Greece has expanded its foreign investment screening regime. International companies completing or planning acquisitions of Greek entities now face mandatory pre-notification obligations that did not previously apply to a broad range of transactions. Failing to file on time can result in suspension of the transaction or, in serious cases, unwinding of a completed deal.

Greece's updated investment screening legislation introduces a mandatory notification requirement for qualifying foreign investments in sectors designated as strategically sensitive. The obligation applies to transactions meeting defined ownership and value thresholds, with notification required before closing. Companies that miss the filing deadline risk having their transaction suspended or referred for full security review.
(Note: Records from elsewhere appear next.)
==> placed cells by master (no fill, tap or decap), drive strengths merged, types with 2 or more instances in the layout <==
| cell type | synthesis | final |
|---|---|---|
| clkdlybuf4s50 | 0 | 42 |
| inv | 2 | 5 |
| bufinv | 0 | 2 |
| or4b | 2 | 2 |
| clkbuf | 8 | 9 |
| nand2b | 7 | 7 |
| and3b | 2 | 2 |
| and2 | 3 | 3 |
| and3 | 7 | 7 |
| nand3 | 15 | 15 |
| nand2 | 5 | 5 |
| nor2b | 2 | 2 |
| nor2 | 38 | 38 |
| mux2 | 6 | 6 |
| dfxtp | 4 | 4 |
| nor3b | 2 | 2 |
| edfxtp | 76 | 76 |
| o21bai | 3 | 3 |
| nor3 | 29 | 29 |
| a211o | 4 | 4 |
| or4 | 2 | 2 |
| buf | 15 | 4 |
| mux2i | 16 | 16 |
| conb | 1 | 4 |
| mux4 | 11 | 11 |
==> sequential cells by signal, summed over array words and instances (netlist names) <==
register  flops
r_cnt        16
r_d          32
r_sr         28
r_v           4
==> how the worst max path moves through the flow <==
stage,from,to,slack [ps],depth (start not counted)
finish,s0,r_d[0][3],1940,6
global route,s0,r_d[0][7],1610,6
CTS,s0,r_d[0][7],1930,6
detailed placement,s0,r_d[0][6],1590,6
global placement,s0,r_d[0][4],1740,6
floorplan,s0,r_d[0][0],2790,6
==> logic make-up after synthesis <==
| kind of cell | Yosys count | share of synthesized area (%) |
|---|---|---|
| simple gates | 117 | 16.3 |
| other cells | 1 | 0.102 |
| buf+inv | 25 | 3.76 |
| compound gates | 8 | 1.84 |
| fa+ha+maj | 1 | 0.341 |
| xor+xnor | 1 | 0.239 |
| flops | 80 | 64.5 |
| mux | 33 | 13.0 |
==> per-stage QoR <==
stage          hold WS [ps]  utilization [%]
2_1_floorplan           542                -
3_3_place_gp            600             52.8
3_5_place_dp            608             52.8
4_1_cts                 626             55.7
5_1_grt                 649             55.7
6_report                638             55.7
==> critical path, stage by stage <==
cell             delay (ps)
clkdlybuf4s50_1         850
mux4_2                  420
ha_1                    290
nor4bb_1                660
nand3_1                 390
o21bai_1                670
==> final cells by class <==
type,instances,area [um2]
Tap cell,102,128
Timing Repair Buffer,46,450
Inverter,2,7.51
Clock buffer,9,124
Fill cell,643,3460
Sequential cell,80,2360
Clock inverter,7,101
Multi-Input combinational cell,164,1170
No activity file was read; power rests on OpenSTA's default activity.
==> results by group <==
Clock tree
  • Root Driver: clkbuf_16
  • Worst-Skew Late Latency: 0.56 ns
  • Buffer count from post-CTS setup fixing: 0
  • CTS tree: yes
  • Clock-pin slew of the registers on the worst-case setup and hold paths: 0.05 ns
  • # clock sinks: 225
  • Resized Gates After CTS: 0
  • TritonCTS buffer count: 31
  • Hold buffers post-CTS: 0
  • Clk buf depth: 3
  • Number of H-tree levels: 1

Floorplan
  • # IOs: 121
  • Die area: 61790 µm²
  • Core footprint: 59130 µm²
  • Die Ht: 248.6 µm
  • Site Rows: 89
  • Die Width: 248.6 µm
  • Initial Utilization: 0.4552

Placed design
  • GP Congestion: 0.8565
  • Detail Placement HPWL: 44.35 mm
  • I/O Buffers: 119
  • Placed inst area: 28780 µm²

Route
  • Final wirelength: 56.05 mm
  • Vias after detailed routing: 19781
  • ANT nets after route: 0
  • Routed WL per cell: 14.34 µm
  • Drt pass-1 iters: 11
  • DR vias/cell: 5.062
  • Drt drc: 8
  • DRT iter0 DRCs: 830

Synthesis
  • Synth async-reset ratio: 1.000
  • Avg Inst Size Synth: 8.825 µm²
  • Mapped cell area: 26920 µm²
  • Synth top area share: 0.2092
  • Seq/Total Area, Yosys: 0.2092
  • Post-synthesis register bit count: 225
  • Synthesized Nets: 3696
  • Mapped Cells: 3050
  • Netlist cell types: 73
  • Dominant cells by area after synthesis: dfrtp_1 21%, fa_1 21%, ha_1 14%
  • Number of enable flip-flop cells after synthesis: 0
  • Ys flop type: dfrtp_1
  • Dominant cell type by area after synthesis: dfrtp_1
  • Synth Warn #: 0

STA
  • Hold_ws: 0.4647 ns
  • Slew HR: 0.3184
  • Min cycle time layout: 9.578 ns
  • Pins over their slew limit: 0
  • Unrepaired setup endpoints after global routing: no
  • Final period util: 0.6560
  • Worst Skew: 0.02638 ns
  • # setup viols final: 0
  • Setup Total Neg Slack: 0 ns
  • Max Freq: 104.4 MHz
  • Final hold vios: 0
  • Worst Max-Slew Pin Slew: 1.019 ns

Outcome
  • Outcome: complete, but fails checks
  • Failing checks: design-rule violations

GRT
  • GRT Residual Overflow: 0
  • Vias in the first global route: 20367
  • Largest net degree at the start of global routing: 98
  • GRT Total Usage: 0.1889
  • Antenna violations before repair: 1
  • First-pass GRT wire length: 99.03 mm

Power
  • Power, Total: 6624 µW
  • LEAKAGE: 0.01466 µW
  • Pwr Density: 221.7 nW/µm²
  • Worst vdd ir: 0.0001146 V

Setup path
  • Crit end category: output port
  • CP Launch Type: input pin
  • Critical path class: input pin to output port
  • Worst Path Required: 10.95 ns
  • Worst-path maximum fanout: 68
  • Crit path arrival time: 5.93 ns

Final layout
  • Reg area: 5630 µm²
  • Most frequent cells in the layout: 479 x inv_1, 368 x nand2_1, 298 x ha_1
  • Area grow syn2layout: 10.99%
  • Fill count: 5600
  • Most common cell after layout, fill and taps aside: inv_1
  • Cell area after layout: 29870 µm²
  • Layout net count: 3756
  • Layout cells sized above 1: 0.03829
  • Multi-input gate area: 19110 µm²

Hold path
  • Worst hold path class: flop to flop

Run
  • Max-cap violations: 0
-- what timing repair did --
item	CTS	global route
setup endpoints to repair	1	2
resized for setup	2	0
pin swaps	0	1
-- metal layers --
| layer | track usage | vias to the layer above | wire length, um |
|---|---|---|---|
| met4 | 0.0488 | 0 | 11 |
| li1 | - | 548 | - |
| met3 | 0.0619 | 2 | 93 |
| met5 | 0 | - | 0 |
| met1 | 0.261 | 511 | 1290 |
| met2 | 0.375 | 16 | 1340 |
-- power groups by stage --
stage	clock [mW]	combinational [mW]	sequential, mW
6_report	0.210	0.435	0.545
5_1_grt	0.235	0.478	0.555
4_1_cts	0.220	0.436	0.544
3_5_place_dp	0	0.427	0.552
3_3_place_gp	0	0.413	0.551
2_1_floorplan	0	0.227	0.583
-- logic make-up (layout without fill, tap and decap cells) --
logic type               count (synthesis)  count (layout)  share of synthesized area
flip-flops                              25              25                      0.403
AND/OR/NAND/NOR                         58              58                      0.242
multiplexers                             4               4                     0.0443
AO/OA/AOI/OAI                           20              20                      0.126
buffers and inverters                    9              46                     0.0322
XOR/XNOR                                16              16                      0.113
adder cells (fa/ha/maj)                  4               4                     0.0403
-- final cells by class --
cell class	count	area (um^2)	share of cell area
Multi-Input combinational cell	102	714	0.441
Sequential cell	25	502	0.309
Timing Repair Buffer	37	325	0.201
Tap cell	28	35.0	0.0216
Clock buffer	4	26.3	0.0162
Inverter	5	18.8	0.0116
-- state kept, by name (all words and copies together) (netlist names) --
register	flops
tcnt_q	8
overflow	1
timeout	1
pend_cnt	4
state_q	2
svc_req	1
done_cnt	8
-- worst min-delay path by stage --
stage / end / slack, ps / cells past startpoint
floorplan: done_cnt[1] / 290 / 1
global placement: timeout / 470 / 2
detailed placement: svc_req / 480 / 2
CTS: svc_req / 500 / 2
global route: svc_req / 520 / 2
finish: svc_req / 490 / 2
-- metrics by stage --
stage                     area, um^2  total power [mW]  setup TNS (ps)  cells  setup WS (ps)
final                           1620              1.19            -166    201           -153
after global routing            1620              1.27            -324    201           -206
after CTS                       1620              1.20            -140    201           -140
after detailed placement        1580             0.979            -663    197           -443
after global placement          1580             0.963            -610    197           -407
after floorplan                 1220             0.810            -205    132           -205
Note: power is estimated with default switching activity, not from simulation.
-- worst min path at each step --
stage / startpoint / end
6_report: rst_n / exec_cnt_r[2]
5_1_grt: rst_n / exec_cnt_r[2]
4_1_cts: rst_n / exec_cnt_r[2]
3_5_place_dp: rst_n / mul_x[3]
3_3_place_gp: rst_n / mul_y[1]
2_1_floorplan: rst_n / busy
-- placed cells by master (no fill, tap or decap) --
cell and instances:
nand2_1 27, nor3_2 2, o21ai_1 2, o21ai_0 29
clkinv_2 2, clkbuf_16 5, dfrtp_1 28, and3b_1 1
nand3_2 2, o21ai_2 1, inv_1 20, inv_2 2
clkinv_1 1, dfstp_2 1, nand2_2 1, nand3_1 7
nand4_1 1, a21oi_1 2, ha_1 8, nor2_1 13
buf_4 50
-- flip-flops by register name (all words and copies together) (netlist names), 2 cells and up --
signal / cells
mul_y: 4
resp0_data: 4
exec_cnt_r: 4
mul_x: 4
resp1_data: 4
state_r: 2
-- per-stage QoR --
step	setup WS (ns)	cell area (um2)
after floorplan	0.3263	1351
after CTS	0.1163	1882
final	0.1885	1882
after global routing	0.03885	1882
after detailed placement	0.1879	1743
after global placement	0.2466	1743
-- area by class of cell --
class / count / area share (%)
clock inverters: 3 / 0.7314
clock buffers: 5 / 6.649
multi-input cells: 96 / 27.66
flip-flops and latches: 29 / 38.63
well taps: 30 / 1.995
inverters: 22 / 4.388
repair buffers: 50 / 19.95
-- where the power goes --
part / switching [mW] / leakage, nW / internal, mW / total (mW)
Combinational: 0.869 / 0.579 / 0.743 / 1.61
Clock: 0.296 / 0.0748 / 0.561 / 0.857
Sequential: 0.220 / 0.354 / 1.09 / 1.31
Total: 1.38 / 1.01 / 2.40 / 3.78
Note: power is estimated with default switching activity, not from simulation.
This alert sets out what changed, which business categories are affected, the applicable thresholds, the compliance deadline, and the five immediate steps international companies should take now.

What changed – the regulatory development and effective date

Greece transposed the EU's foreign direct investment screening regulation into national investment legislation, establishing a formal Επιτροπή Ελέγχου Ξένων Επενδύσεων (Foreign Investment Screening Committee). The Committee operates within the Ministry of Development and reviews transactions for national security and public order implications.

The updated rules took effect in early 2025. They extend the notification obligation beyond defence and critical infrastructure to a materially wider set of sectors. The change is directly aligned with the EU's push to harmonise screening mechanisms across member states. Greece's approach mirrors frameworks already in place in Germany, France, and the Netherlands, but introduces Greece-specific procedural steps that practitioners must follow precisely.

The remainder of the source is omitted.